TASK DIRECTIONS: Bring together every line in the data that includes "resized".

WORKING DATA:

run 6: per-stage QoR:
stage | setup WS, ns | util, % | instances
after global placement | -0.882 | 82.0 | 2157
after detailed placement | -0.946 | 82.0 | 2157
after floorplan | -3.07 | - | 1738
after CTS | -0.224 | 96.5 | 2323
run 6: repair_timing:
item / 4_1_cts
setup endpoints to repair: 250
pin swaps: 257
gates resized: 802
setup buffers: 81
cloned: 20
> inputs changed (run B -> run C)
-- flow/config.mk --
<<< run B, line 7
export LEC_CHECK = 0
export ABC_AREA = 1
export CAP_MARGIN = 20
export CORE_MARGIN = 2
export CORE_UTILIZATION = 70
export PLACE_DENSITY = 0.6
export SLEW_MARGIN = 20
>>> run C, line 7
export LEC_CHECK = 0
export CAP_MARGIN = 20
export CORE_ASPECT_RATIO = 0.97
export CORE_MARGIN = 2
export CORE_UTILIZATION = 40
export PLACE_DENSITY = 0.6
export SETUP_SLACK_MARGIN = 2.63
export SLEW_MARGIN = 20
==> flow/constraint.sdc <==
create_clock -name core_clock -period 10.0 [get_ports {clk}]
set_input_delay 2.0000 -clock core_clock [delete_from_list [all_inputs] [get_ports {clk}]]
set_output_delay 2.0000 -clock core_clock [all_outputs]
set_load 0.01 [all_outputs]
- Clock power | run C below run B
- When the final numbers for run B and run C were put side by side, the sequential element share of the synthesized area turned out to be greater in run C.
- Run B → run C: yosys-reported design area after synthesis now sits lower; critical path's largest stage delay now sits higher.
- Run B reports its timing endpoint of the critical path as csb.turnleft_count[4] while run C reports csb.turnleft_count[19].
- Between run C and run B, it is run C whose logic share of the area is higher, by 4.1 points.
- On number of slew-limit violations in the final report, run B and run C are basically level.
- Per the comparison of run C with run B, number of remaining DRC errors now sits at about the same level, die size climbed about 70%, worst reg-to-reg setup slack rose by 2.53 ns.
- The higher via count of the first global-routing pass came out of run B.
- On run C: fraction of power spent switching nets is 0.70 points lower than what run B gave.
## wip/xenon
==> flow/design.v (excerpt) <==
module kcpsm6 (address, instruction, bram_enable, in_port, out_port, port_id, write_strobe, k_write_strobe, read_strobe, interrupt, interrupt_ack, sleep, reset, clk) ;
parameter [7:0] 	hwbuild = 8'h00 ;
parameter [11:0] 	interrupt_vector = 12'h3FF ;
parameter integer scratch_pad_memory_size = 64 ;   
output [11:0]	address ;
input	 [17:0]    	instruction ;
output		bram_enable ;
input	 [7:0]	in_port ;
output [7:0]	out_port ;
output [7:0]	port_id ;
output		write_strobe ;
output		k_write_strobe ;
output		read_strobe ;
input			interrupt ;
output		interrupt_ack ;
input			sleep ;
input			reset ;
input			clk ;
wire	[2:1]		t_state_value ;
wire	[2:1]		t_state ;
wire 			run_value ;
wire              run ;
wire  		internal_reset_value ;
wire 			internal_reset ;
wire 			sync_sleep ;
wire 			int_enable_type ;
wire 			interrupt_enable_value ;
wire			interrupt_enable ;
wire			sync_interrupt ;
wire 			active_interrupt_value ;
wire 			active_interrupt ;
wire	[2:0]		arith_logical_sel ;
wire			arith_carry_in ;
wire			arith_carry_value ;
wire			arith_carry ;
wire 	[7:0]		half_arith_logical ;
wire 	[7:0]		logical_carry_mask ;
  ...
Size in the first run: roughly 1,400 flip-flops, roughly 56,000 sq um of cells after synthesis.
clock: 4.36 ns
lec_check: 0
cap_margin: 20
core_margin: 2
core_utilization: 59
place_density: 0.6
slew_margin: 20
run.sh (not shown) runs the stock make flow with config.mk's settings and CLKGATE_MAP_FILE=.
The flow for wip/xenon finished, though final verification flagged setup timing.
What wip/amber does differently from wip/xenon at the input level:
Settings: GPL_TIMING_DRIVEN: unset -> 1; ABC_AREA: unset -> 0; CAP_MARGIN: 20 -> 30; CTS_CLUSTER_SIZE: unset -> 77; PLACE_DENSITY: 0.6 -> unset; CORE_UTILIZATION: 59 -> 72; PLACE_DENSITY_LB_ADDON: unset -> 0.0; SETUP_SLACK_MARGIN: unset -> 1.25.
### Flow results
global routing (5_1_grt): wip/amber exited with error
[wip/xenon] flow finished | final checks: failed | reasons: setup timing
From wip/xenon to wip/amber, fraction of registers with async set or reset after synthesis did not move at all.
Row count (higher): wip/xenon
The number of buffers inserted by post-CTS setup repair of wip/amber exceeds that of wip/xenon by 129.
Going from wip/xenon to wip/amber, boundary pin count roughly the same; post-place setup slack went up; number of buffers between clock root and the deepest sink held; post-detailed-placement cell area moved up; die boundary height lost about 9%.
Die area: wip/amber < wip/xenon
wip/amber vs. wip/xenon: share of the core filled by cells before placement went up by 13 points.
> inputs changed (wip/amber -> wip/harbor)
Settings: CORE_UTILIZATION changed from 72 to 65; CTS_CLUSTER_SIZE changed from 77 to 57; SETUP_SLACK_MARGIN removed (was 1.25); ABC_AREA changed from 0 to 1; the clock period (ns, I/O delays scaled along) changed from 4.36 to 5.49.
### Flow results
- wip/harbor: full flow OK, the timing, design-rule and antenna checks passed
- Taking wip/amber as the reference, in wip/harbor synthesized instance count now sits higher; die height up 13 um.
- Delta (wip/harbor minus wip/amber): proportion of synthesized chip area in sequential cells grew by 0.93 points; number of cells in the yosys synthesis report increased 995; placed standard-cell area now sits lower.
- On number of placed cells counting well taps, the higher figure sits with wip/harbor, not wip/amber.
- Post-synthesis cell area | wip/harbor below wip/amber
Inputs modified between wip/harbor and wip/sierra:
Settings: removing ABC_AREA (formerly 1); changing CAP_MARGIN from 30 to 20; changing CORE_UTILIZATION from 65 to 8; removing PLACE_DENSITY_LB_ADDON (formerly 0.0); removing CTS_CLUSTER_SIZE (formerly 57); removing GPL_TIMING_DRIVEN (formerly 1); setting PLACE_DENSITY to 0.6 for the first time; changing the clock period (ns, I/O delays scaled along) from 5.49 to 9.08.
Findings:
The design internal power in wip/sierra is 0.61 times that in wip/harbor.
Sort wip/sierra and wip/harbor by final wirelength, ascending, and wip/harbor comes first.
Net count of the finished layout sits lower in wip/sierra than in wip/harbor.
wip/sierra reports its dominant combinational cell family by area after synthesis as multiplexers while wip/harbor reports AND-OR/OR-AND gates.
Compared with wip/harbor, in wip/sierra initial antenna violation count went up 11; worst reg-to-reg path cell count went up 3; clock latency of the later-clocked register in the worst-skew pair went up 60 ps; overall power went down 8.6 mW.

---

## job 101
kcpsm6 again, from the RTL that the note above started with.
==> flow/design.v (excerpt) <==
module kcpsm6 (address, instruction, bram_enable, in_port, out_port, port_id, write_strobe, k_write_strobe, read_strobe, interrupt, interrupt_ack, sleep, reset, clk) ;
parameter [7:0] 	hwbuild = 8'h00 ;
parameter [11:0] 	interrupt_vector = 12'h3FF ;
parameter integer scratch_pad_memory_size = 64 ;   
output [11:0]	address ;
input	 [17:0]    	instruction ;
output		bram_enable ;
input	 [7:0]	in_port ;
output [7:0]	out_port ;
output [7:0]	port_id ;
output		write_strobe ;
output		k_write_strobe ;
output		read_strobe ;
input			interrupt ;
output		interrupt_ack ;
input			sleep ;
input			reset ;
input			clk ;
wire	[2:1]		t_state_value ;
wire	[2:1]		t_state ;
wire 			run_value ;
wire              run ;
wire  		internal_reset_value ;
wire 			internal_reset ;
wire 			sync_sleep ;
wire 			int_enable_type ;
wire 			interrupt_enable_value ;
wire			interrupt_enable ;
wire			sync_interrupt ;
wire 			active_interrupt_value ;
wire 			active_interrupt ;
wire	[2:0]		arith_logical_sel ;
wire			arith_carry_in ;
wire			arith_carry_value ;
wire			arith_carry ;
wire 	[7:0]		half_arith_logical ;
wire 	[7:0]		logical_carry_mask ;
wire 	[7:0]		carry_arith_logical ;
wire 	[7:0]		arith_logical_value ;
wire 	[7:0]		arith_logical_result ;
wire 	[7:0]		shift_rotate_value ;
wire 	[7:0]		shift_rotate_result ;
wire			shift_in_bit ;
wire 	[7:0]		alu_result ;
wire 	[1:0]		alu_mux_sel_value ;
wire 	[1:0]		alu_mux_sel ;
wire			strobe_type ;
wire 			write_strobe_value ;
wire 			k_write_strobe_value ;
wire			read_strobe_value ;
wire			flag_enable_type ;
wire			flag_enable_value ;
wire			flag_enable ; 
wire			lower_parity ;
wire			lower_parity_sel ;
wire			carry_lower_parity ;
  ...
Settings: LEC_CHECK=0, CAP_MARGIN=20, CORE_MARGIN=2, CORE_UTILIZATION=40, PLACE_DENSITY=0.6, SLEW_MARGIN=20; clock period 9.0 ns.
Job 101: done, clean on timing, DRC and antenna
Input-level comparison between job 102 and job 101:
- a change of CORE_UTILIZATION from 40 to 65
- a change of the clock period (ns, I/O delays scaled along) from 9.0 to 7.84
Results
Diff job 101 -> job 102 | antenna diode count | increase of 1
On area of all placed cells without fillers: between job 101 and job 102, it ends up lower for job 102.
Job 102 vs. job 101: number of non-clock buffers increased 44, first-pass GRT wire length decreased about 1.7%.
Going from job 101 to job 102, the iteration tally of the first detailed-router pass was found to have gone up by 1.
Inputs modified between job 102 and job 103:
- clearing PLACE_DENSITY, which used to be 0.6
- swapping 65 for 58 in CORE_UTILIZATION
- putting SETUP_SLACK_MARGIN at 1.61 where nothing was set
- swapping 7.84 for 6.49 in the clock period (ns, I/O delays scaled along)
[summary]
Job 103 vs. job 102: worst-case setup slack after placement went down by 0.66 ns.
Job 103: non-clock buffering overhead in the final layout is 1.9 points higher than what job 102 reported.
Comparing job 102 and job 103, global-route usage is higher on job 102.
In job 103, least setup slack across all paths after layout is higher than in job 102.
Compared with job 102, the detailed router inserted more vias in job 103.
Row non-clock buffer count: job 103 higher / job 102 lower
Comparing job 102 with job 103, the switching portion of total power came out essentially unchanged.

==

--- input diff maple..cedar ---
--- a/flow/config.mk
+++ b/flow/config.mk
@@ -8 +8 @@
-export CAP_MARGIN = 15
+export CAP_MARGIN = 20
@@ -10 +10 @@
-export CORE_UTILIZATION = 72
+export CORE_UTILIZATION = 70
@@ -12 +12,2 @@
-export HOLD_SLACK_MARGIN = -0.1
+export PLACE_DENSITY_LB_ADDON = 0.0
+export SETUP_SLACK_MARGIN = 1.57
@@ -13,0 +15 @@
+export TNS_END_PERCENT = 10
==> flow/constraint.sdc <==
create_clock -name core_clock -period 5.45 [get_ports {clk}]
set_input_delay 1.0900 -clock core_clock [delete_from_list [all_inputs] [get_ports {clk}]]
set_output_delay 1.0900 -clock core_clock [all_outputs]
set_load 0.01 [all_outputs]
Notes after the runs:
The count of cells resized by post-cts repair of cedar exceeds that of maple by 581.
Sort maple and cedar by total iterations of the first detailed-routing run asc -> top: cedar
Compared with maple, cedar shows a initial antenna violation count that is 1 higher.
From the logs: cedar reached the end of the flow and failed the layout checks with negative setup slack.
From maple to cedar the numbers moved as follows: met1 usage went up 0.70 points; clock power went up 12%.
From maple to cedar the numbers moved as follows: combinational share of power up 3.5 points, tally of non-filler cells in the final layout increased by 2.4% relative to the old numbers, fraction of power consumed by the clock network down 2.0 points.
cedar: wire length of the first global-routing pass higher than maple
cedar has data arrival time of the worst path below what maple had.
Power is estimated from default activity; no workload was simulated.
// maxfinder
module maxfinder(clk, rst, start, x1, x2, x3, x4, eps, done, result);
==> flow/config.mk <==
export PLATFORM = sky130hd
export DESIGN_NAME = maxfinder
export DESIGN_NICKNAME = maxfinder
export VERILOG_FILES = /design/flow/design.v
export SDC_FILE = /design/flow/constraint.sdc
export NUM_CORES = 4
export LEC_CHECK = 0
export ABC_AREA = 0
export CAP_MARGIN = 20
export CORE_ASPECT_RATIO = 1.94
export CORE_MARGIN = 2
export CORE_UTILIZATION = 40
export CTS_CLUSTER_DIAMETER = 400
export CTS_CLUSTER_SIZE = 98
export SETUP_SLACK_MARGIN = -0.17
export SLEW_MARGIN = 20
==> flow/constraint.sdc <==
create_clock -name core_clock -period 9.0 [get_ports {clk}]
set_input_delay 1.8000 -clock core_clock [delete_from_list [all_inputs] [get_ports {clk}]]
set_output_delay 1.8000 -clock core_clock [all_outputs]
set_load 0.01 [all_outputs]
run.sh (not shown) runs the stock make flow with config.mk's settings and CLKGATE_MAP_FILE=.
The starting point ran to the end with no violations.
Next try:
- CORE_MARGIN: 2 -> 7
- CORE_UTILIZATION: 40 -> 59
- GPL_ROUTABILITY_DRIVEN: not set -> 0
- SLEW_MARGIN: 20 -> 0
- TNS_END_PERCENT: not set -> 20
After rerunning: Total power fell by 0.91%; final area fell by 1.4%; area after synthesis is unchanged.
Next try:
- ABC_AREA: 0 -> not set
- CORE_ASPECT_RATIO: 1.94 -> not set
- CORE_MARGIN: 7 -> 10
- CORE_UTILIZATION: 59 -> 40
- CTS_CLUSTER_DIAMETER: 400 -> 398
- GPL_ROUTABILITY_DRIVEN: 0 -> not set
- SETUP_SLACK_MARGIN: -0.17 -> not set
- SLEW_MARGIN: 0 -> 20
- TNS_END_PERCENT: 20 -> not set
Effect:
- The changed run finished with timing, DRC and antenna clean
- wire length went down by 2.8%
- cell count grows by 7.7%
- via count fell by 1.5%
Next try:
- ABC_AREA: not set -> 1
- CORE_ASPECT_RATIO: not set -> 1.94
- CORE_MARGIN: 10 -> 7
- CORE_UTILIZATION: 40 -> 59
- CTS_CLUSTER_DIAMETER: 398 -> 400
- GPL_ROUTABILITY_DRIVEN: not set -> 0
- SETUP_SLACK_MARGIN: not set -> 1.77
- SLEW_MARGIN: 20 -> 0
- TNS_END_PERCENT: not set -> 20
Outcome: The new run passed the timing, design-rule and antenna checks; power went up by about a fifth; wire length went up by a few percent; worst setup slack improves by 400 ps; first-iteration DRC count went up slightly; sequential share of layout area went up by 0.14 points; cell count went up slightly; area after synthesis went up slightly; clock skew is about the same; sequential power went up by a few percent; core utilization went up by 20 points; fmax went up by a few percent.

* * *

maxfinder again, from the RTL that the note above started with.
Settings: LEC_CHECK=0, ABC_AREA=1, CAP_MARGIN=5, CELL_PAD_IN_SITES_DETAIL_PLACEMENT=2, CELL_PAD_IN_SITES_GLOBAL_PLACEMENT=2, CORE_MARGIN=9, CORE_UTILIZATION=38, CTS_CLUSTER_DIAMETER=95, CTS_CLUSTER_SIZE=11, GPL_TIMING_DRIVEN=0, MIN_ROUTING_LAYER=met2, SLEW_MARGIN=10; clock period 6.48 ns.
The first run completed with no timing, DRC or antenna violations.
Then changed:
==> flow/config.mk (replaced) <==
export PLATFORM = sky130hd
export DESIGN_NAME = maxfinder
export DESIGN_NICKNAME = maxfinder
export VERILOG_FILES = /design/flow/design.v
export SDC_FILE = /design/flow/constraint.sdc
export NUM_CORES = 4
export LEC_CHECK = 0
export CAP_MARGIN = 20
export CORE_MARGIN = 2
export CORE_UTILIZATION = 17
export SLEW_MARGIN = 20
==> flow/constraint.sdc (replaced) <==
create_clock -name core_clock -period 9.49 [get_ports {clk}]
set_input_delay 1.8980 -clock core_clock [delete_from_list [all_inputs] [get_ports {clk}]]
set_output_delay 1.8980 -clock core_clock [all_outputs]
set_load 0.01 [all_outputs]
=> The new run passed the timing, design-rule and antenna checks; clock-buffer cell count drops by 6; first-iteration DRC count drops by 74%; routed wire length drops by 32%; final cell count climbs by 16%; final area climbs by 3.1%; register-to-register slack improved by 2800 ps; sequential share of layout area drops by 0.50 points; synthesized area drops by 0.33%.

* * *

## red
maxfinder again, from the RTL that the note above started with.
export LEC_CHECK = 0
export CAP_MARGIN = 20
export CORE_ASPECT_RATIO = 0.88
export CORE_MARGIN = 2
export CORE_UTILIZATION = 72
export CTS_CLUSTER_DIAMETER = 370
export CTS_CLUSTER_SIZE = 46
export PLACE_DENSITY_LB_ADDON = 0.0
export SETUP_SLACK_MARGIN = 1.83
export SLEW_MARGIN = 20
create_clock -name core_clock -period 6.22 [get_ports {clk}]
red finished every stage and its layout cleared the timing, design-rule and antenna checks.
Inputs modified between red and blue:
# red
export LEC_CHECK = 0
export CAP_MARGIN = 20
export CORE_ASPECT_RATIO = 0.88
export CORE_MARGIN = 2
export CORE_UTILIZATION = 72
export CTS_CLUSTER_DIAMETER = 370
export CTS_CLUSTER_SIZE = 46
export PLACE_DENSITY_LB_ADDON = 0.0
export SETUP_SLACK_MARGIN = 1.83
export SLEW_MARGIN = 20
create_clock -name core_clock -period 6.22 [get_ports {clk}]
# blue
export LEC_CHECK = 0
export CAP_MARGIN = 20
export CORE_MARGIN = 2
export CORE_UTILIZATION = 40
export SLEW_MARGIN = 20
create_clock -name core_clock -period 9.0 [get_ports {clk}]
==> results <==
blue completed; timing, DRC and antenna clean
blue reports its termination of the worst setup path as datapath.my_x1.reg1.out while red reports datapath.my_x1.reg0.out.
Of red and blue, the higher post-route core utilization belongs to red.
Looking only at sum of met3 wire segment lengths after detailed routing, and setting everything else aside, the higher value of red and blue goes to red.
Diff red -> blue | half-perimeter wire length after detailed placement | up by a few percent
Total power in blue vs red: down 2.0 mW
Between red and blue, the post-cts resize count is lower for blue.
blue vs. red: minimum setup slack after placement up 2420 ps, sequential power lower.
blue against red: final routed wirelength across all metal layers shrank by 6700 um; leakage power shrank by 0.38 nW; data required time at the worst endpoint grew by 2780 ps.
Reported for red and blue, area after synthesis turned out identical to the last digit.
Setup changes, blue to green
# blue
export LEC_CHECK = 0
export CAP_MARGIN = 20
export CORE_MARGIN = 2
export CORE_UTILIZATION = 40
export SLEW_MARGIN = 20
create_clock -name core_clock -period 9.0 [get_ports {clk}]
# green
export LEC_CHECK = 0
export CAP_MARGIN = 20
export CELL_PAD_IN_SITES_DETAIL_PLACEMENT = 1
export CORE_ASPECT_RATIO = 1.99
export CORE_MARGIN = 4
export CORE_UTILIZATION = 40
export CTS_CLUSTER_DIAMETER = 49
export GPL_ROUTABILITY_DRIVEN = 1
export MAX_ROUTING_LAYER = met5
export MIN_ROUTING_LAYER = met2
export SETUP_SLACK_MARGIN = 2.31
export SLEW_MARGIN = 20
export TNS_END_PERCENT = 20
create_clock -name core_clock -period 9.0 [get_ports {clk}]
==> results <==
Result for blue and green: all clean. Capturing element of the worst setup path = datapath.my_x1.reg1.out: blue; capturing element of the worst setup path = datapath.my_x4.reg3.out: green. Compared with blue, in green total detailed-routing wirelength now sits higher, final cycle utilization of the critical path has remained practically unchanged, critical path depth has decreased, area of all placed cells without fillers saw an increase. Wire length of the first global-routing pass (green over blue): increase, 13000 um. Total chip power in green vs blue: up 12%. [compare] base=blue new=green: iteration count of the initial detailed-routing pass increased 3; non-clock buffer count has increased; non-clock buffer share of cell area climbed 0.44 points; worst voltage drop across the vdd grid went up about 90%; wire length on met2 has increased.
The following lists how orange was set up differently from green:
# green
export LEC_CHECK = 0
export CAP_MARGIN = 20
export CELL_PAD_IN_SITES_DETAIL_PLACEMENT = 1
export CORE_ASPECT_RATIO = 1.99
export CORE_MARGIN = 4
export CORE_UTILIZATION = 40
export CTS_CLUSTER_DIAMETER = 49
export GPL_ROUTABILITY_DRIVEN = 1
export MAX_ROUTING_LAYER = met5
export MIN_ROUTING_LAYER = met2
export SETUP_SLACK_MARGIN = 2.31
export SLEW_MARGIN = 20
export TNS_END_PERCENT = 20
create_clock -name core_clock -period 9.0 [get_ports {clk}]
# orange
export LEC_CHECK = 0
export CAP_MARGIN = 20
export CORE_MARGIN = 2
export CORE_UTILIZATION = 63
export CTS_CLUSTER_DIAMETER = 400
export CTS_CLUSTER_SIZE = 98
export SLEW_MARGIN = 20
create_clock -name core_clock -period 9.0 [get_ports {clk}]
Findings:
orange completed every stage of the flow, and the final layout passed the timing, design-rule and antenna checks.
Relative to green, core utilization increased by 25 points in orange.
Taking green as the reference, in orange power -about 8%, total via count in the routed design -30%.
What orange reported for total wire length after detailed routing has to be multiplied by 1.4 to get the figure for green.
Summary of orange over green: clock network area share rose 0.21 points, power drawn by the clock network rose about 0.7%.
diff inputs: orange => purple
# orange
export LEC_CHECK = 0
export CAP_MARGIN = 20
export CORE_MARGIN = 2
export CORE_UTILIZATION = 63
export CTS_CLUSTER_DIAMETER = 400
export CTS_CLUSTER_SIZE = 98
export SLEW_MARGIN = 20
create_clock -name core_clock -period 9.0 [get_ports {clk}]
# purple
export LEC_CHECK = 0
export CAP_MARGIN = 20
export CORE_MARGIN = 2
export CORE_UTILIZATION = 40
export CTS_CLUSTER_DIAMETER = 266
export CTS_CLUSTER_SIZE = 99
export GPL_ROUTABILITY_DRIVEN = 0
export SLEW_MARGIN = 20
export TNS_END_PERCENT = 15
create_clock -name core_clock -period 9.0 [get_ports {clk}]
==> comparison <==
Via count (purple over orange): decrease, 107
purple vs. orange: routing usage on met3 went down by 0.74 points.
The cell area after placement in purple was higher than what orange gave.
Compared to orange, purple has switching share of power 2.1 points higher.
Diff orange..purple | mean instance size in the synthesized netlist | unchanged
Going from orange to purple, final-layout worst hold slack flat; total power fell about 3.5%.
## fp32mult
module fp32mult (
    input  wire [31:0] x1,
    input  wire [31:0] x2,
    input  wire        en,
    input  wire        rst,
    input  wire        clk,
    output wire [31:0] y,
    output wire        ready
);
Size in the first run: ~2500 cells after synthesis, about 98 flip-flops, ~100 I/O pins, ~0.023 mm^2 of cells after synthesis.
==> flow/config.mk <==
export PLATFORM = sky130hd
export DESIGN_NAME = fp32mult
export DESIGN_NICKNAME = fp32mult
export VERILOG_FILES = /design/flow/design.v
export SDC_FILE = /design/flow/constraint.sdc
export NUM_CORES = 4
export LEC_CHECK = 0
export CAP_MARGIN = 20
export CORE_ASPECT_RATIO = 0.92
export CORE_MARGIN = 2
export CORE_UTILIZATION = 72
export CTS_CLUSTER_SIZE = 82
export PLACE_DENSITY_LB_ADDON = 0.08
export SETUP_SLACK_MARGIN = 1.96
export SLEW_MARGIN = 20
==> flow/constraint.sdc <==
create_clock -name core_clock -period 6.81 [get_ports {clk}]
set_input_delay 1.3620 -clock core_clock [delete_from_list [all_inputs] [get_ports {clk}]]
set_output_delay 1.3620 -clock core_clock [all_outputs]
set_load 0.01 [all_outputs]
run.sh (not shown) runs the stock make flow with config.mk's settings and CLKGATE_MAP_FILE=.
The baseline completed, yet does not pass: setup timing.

EXPECTED ANSWER:
gates resized: 802
The count of cells resized by post-cts repair of cedar exceeds that of maple by 581.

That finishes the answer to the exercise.